### ABOUT THIS TASK:
In the data below, how many lines contain the string "simple"? Give only the figure.

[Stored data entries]
>>>

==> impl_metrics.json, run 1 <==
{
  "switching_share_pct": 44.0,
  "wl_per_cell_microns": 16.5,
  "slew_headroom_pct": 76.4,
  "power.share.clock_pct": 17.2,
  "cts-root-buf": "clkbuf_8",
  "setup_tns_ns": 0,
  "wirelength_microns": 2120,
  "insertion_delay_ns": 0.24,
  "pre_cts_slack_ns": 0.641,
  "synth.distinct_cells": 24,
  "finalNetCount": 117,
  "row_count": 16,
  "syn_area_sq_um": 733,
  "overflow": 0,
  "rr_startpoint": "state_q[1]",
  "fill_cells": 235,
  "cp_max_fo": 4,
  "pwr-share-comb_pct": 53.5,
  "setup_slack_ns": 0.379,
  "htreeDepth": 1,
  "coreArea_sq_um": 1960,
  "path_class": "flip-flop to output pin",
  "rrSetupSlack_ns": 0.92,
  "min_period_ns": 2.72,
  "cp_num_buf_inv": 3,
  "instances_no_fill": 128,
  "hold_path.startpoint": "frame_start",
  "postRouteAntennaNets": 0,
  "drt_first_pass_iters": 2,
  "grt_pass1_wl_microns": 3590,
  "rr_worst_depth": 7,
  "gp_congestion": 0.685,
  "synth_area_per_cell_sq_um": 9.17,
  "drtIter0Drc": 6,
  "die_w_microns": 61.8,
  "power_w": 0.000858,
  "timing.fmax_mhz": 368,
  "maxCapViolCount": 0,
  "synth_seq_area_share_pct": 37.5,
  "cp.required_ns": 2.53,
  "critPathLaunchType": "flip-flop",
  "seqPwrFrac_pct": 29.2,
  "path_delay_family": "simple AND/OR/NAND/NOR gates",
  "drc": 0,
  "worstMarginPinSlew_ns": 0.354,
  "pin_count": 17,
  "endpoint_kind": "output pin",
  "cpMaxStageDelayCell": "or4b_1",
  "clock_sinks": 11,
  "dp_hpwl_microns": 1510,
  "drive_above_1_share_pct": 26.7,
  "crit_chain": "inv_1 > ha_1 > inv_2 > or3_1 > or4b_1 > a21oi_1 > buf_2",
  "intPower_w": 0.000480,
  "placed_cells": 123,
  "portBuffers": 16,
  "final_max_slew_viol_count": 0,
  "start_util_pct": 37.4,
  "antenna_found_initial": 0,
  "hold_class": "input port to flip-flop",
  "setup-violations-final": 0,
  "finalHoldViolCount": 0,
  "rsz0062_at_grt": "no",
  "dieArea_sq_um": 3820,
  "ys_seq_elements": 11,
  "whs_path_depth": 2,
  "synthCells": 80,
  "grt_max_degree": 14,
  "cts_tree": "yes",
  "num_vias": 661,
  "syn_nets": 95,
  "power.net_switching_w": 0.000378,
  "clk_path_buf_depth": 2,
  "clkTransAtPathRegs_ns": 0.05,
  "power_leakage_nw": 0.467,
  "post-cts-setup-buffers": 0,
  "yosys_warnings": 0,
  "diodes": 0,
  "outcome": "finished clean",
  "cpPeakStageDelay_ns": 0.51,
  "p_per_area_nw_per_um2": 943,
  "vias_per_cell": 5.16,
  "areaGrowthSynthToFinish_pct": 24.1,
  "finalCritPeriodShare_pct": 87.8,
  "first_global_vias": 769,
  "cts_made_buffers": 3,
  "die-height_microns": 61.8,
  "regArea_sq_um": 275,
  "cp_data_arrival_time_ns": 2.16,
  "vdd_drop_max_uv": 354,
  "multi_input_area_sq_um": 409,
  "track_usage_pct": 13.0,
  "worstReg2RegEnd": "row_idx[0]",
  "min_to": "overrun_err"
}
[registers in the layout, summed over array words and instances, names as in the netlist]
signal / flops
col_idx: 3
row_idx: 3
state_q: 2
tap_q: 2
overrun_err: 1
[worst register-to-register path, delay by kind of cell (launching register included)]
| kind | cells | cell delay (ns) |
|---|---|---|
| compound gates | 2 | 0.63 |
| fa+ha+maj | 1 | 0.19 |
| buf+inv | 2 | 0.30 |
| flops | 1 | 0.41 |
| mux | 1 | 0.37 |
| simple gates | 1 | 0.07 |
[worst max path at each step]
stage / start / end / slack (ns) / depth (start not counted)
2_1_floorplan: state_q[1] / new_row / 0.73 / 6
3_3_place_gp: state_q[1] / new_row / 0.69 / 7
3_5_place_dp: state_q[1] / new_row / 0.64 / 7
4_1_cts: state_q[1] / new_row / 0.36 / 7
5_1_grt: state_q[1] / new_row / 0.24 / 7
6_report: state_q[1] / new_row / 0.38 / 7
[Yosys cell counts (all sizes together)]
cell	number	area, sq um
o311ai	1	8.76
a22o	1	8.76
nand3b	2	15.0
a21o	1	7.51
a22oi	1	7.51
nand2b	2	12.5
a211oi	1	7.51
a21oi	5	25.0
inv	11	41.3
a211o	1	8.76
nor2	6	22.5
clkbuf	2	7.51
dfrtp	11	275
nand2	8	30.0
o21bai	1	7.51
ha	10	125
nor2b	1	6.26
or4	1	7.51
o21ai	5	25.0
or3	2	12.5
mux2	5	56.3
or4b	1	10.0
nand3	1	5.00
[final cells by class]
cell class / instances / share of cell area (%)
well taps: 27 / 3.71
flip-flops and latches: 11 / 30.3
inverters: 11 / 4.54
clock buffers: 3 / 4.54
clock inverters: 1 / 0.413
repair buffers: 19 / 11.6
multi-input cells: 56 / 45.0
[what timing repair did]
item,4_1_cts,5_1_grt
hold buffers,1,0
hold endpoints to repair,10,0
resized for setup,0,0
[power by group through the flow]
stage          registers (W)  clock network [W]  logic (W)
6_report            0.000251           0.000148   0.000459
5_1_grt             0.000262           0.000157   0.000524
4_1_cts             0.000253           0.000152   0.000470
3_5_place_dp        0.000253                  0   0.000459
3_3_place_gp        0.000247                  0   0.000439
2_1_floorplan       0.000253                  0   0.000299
**src/rtl/servo_pd_sequencer.sv**
```systemverilog
// Servo PD loop sample scheduler: sensor request, term-unit compute pulse, saturated u to PWM.
// Optional deadband on u when SERVO_SEQ_DEADBAND_EN is defined.
module servo_pd_sequencer #(
    parameter int SAMPLE_DIV = 50000,
    parameter int TERM_LAT   = 1,
    parameter int Y_TIMEOUT  = 255,
    parameter int SHIFT      = 6,
    parameter int UW         = 12,
    parameter int DEADBAND   = 4
) (
    input  logic                 clk,
    input  logic                 rst,
    input  logic                 en,
    output logic                 yk_req,
    input  logic signed [8:0]    yk_in,
    input  logic                 yk_in_valid,
    output logic signed [8:0]    yk,
    output logic signed [8:0]    yk1,
    output logic                 compute,
    input  logic signed [18:0]   pk,
    input  logic signed [18:0]   dk,
    output logic signed [UW-1:0] u,
    output logic                 u_valid,
    output logic                 busy,
    output logic                 overrun,
    output logic                 fault
);

    localparam int CW = (SAMPLE_DIV > 1) ? $clog2(SAMPLE_DIV) : 1;
    localparam int TW = $clog2(Y_TIMEOUT + 1);
    localparam int LW = 4;

    localparam logic [2:0] S_IDLE      = 3'd0;
    localparam logic [2:0] S_REQ       = 3'd1;
    localparam logic [2:0] S_WAIT_Y    = 3'd2;
    localparam logic [2:0] S_COMPUTE   = 3'd3;
    localparam logic [2:0] S_WAIT_TERM = 3'd4;
    localparam logic [2:0] S_SUM       = 3'd5;

    localparam int                 U_MAX_I = 2 ** (UW - 1) - 1;
    localparam logic signed [19:0] U_MAX   = 20'(U_MAX_I);
    localparam logic signed [19:0] U_MIN   = 20'(-U_MAX_I - 1);

    logic [2:0]           state_q, state_d;
    logic [CW-1:0]        cnt_q, cnt_d;
    logic [TW-1:0]        tmo_q, tmo_d;
    logic [LW-1:0]        lat_q, lat_d;
    logic                 prime_q, prime_d;
    logic signed [8:0]    yk_q, yk_d;
    logic signed [8:0]    yk1_q, yk1_d;
    logic signed [UW-1:0] u_q, u_d;
    logic                 overrun_q, overrun_d;
    logic                 fault_q, fault_d;

    logic                 tick;
    logic signed [19:0]   s_diff;
    logic signed [19:0]   t_shift;
    logic signed [19:0]   t_sat;
    logic signed [UW-1:0] u_next;

    assign tick = en && (cnt_q == CW'(SAMPLE_DIV - 1));

    always_comb begin
        s_diff  = {pk[18], pk} - {dk[18], dk};
        t_shift = s_diff >>> SHIFT;
        if (t_shift > U_MAX) begin
            t_sat = U_MAX;
        end else if (t_shift < U_MIN) begin
            t_sat = U_MIN;
        end else begin
            t_sat = t_shift;
        end
        u_next = t_sat[UW-1:0];
`ifdef SERVO_SEQ_DEADBAND_EN
        if ((t_sat > -20'(DEADBAND)) && (t_sat < 20'(DEADBAND))) begin
            u_next = '0;
        end
`endif
    end

    always_comb begin
        state_d   = state_q;
        cnt_d     = (!en || tick) ? '0 : cnt_q + CW'(1);
        tmo_d     = tmo_q;
        lat_d     = lat_q;
        prime_d   = prime_q;
        yk_d      = yk_q;
        yk1_d     = yk1_q;
        u_d       = u_q;
        fault_d   = fault_q;
        // A tick landing on the SUM cycle starts the next sample, so it is not an overrun.
        overrun_d = overrun_q | (tick && (state_q != S_IDLE) && (state_q != S_SUM));

        case (state_q)
            S_IDLE: begin
                if (tick) state_d = S_REQ;
            end
            S_REQ: begin
                tmo_d   = '0;
                state_d = S_WAIT_Y;
            end
            S_WAIT_Y: begin
                if (yk_in_valid) begin
                    yk_d    = yk_in;
                    yk1_d   = prime_q ? yk_q : yk_in;
                    prime_d = 1'b1;
                    state_d = S_COMPUTE;
                end else if (tmo_q == TW'(Y_TIMEOUT - 1)) begin
                    fault_d = 1'b1;
                    state_d = S_IDLE;
                end else begin
                    tmo_d = tmo_q + TW'(1);
                end
            end
            S_COMPUTE: begin
                lat_d   = '0;
                state_d = S_WAIT_TERM;
            end
            S_WAIT_TERM: begin
                // pk/dk become valid on the last WAIT_TERM cycle; u is latched here so
                // that u_valid (the SUM cycle) lands TERM_LAT+1 cycles after compute.
                if (lat_q == LW'(TERM_LAT - 1)) begin
                    u_d     = u_next;
                    state_d = S_SUM;
                end else begin
                    lat_d = lat_q + LW'(1);
                end
            end
            S_SUM: begin
                state_d = tick ? S_REQ : S_IDLE;
            end
            default: begin
                state_d = S_IDLE;
            end
        endcase

        if (!en) prime_d = 1'b0;
    end

    always_ff @(posedge clk or posedge rst) begin
        if (rst) begin
            state_q   <= S_IDLE;
            cnt_q     <= '0;
            tmo_q     <= '0;
            lat_q     <= '0;
            prime_q   <= 1'b0;
            yk_q      <= '0;
            yk1_q     <= '0;
            u_q       <= '0;
            overrun_q <= 1'b0;
            fault_q   <= 1'b0;
        end else begin
            state_q   <= state_d;
            cnt_q     <= cnt_d;
            tmo_q     <= tmo_d;
            lat_q     <= lat_d;
            prime_q   <= prime_d;
            yk_q      <= yk_d;
            yk1_q     <= yk1_d;
            u_q       <= u_d;
            overrun_q <= overrun_d;
            fault_q   <= fault_d;
        end
    end

    assign yk_req  = (state_q == S_REQ);
    assign compute = (state_q == S_COMPUTE);
    assign u_valid = (state_q == S_SUM);
    assign busy    = (state_q != S_IDLE);
    assign yk      = yk_q;
    assign yk1     = yk1_q;
    assign u       = u_q;
    assign overrun = overrun_q;
    assign fault   = fault_q;

endmodule
```
**config.mk**
```make
export PLATFORM = sky130hd
export DESIGN_NAME = servo_pd_sequencer
export DESIGN_NICKNAME = d
export VERILOG_FILES = /design/src/rtl/servo_pd_sequencer.sv
export SDC_FILE = /design/constraint.sdc
export NUM_CORES = 1
export LEC_CHECK = 0
export BUFFER_PORTS_ARGS = -buffer_cell sky130_fd_sc_hd__buf_2
export CAP_MARGIN = 20
export CORE_ASPECT_RATIO = 1.25
export CORE_UTILIZATION = 55
export CTS_CLUSTER_DIAMETER = 50
export DETAILED_ROUTE_END_ITERATION = 10
export PLACE_DENSITY = 0.81
export SETUP_SLACK_MARGIN = 0.02
export SYNTH_ARGS = -nofsm -noshare
export SYNTH_HDL_FRONTEND = slang
export SYNTH_SLANG_ARGS = --single-unit
```
**constraint.sdc**
```tcl
create_clock -name clk -period 2.69 [get_ports clk]
set_input_delay 0.269 -clock clk [delete_from_list [all_inputs] [get_ports clk]]
set_output_delay 0.269 -clock clk [all_outputs]
set_load 0.05 [all_outputs]
```
# Word level (Yosys, flattened, before mapping)
# Cells that the tools add are included.
# Widths: inputs -> output; s select.
dict set report word_totals {
  reg_bits 64
  input_bits 51
  out_inout_bits 36
  wordCells 69
}
dict set report classes {
  add_sub_neg 4
  order_cmp 2
  n_eq_ne 16
  muxes 18
  bitwise 2
  reduce_logical 17
}
# op count
set ops {}
lappend ops {{$mux 12} 2}
lappend ops {{$sub 19x19->20} 1}
lappend ops {{$pmux 3 s6} 1}
lappend ops {{$add 16x1->16 const B} 1}
lappend ops {{$eq 16x16->1 const B} 1}
lappend ops {{$mux 16} 1}
lappend ops {{$mux 8} 2}
lappend ops {{$pmux 8 s2} 1}
lappend ops {{$gt 14x12->1 const B} 1}
lappend ops {{$lt 14x12->1 const B} 1}
lappend ops {{$mux 3} 4}
lappend ops {{$ne 2x2->1 const B} 5}
lappend ops {{$mux 9} 1}
lappend ops {{$reduce_and 3->1} 3}
lappend ops {{$add 8x1->8 const B} 1}
lappend ops {{$eq 8x8->1 const B} 1}
lappend ops {{$pmux 4 s2} 1}
lappend ops {{$reduce_and 2->1} 4}
lappend ops {{$eq 3x2->1 const B} 2}
lappend ops {{$eq 3x3->1 const B} 2}
lappend ops {{$ne 3x3->1 const B} 2}
lappend ops {{$add 4x1->4 const B} 1}
lappend ops {{$logic_not 4->1} 1}
lappend ops {{$mux 1} 4}
lappend ops {{11 further kinds} 15}

# Logic depth before layout (Yosys ltp)
dict set report logic_depth {
  word_depth 5
  ltp_mapped 12
  ltp_nobuf 10
}

# Worst setup path before layout
# No wires, ideal clock.
dict set report synth_path {
  kind {input to register}
  start {input dk[6]}
  end {register u_q[2], in the netlist u[2]}
  setup_time_ns 0.095
  arrival_ns 2.333
  required_time_ns 2.595
  slack_ns 0.262
  cell_stages 11
  path_buffers 1
  path_cell_list {inv_1 ha_1 nand3_1 or3_4 o21a_4 o21ai_2 mux2_4 nand2_2 buf_4 a31oi_1 o31ai_1}
}
dict set report synth_via {
  elab_chain_cells 4
  elab_cells_between_ends 5
}
# element line
set synth_rtl {}
lappend synth_rtl {{start: declaration} 21} ;# input logic signed [18:0] dk,
lappend synth_rtl {{$sub 19x19->20 (*)} 64} ;# s_diff = {pk[18], pk} - {dk[18], dk};
lappend synth_rtl {{$lt 14x12->1} 68} ;# end else if (t_shift < U_MIN) begin
lappend synth_rtl {{$mux 12} 68}
lappend synth_rtl {{$mux 12 (*)} 66} ;# if (t_shift > U_MAX) begin
lappend synth_rtl {{end signal: assignment} 160} ;# u_q <= u_d;
lappend synth_rtl {{end: declaration} 51} ;# logic signed [UW-1:0] u_q, u_d;
# Mark *: on every way between the ends. The rest lies on a longest branch, timed or not.
# A chain may end at the register's enable or synchronous reset.

# Final worst setup path
dict set report layout_path {
  start {input dk[6]}
  end {register u_q[9], in the netlist u[9]}
}
# The elaborated chain is that of the path after synthesis.

==> results.yml <==
timing:
  fin_worst_skew_ps: 7.098
  finalCriticalPeriod_ps: 2388
  slew_violations: 0
  rsz0062_at_grt: "false"
  hold_violations: 0
  setup_viol: 0
  fin_tns_setup_ps: 0
  period_share_pct: 88.77
  timing.hold.ws_ps: 14.34
  worst-slew-pin-transition_ps: 658.5
  slew_headroom_pct: 56.04
  clock.fmax_mhz: 418.8
critical_path:
  ff2ff_path_depth: 7
  startpoint_type: "primary input"
  required_ps: 2910
  slowest_delay_ps: 370
  cp_slowest_cell: "o41ai_1"
  path_max_fanout: 16
  cp.arrival_ps: 2600
  rrSetupSlack_ps: 430
  r2r-end: "u[6]$_DFFE_PP0P_"
  worst_setup_path_endpoint: "u[9]$_DFFE_PP0P_"
  end_kind: "flip-flop"
  startpoint: "dk[6]"
  critPathKind: "primary input to flip-flop"
  r2r-start: "lat_q[0]$_DFFE_PP0P_"
  crit_chain: "buf_2 > inv_1 > ha_1 > nand3_1 > or3_4 > o21a_4 > o21ai_2 > mux2_4 > nand2_2 > a21oi_1 > o41ai_1"
detailed_routing:
  wire_per_inst_um: 14.30
  finalWirelength_um: 8963
  detail-route-antenna-nets: 0
  first_iter_violations: 150
  via_count: 3569
  vias_per_cell: 5.692
  remaining_drc_errors: 0
  dr.pass1.iters: 4
pwr:
  peakVddDrop_uv: 645.6
  p_per_area_mw_per_mm2: 935.8
  p_seq_share_pct: 32.7
  p_switching_mw: 2.107
  power_frac_clock_pct: 19.1
  swShare_pct: 47.09
  p_comb_share_pct: 48.2
  p_leak_nw: 2.304
  p_int_mw: 2.368
min_path:
  min_path_type: "primary input to async pin"
cts:
  clk_latency_ps: 340
  ctsHoldBuffers: 0
  cts_tree: "yes"
  clk_pin_slew_worst_paths_ps: 70
  cts_setup_buffers: 0
  cts.path.max_buffers: 2
  cts_root_buffer: "clkbuf_8"
  cts_sinks: 64
  cts_resized: 0
  cts_buffers: 9
  htree_num_levels: 3
placed_design:
  port_buffers: 86
  place.gp.congestion: 0.8429
  hpwlAfterDp_um: 6752
logic_synthesis:
  synth_warnings: 0
  ys_seq_area_share_pct: 40.01
  synth_nets: 513
  synth_cell_types: 55
  syn_avg_cell_area_um2: 9.118
  syn_inst: 439
  synth-seq-cells: 64
  netlist_area_mm2: 0.004003
  synth-edff-count: 0
  synth_ff_type: "dfrtp_1"
  synth-async-reset-ratio_pct: 100.0
cells_and_area:
  area_growth_pct: 19.47
  diodes: 0
  regArea_mm2: 0.001602
  drive_above_1_share_pct: 26.26
  multi_input_area_mm2: 0.002211
  fillers: 570
  final_nets: 607
grt:
  grt_usage_pct: 24.59
  antenna_found_initial: 0
  grt_max_degree: 34
  grt-ovfl-total: 0
  grt_pass1_vias: 3503
  grt_first_pass_wirelength_um: 14770
floorplan:
  die_h_um: 97.38
  fp.dieArea_mm2: 0.007624
  row_count: 34
  ioPinCount: 87
  die_w_um: 78.30
  start_util_pct: 57.02
  core_area_mm2: 0.007019
outcome:
  status: "finished, final reports clean"
run:
  cap_violations: 0
## flip-flops by register name, summed over array words and instances, names as in the netlist
name	cells
prime_q	1
fault	1
lat_q	4
u	12
state_q	3
yk	9
tmo_q	8
yk1	9
cnt_q	16
overrun	1
## power groups by stage
| stage | combinational [mW] | clock (mW) | sequential, mW |
|---|---|---|---|
| 6_report | 2.16 | 0.853 | 1.46 |
| 5_1_grt | 2.29 | 0.897 | 1.50 |
| 4_1_cts | 2.16 | 0.865 | 1.46 |
| 3_5_place_dp | 2.15 | 0 | 1.48 |
| 3_3_place_gp | 2.10 | 0 | 1.46 |
| 2_1_floorplan | 0.899 | 0 | 2.19 |
## final cells by class
type	instances	share of cell area, %
inverter	31	2.433
clock inverter	3	0.8373
tap	90	2.355
clock buffer	12	3.454
multi-input combinational	327	46.23
timing repair buffer	100	11.20
sequential	64	33.49
## worst max-delay path, delay by kind of cell
| kind | cells | cell delay [ps] |
|---|---|---|
| AOI/OAI and AO/OA | 4 | 920 |
| and+or+nand+nor | 3 | 650 |
| buffers and inverters | 2 | 110 |
| adders and majority gates | 1 | 310 |
| muxes | 1 | 350 |
## worst min path at each step
stage / startpoint / to / slack, ps / depth (start not counted)
after floorplan: en / prime_q$_DFFE_PP0P_ / 390 / 1
after global routing: rst / cnt_q[6]$_DFF_PP0_ / 90 / 2
after global placement: rst / overrun$_DFF_PP0_ / 400 / 2
final: rst / yk1[7]$_DFFE_PP0P_ / 10 / 2
after CTS: rst / yk1[7]$_DFFE_PP0P_ / 40 / 2
after detailed placement: rst / cnt_q[6]$_DFF_PP0_ / 410 / 2
## per-stage QoR
stage / worst slack, ps / utilization (%) / power (mW) / instance area (µm²) / std cells
after floorplan: 261.9 / - / 3.094 / 4003 / 439
after global routing: 191.6 / 68.13 / 4.690 / 4782 / 627
after CTS: 304.7 / 68.13 / 4.489 / 4782 / 627
final: 302.1 / 68.13 / 4.475 / 4782 / 627
after detailed placement: 16.93 / 65.21 / 3.626 / 4577 / 612
after global placement: 91.66 / 65.21 / 3.564 / 4577 / 612
## cell families after synthesis
kind of cell / Yosys count / share of synthesized area, %
AOI/OAI and AO/OA: 96 / 16.38
buffers and inverters: 48 / 4.876
xor gates and xnor gates: 25 / 5.470
muxes: 21 / 5.721
DFF: 64 / 40.01
adders and majority gates: 24 / 7.440
and+or+nand+nor: 161 / 20.10
## cells in the mapped netlist, types with 3 or more instances
library cell	n	area share (%)
clkbuf_1	12	1.1
a21o_1	8	1.5
inv_1	31	2.9
a211oi_1	3	0.56
xnor2_1	12	2.6
dfrtp_1	64	40
and3_1	8	1.3
o31ai_1	4	0.75
nor2b_1	3	0.47
and2_1	3	0.47
nand3b_1	3	0.56
or2_2	3	0.47
or3_1	7	1.1
nand2_1	28	2.6
a21oi_1	39	4.9
o21ai_0	13	1.6
ha_1	23	7.2
mux2_2	11	3.1
nor3b_1	4	0.75
nand3_1	19	2.4
nor3_1	18	2.3
nand2b_1	3	0.47
nand4_1	11	1.7
nor2_1	44	4.1
o41ai_1	5	1.1
mux2i_1	9	2.3
xor2_1	13	2.8
o21a_1	4	0.75
## metal layers
metal  share of wire (%)  track usage [%]  routed length [µm]  vias to the layer above
met2                  54            44.94                4837                      105
met5                   0                0                   0                        -
met1                  40            26.57                3594                     1693
li1                    -                -                   -                     1746
met4                 2.9            14.10                 260                        0
met3                 3.0            3.380                 270                       25
## cell usage in the layout (no fill, tap or decap), types with 3 or more instances in the layout
cell	Yosys	final
nor2b_1	3	3
buf_4	2	14
nand2b_1	3	3
o41ai_1	5	5
nand2_1	28	28
mux2_2	11	11
o21ai_0	13	13
xor2_1	13	13
and3_1	8	8
nor3b_1	4	3
nor3_1	18	18
nor2_1	44	44
o21a_1	4	4
nand3b_1	3	3
buf_2	0	86
ha_1	23	23
and2_1	3	3
xnor2_1	12	12
dfrtp_1	64	64
nand3_1	19	19
a21o_1	8	8
a211oi_1	3	3
or3_1	7	7
mux2i_1	9	9
a21oi_1	39	39
o31ai_1	4	4
inv_1	31	30
or2_2	3	3
clkbuf_8	0	12
nand4_1	11	11
Power figures use the tool's default switching activity.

<<<

### FINISHED TASK:
2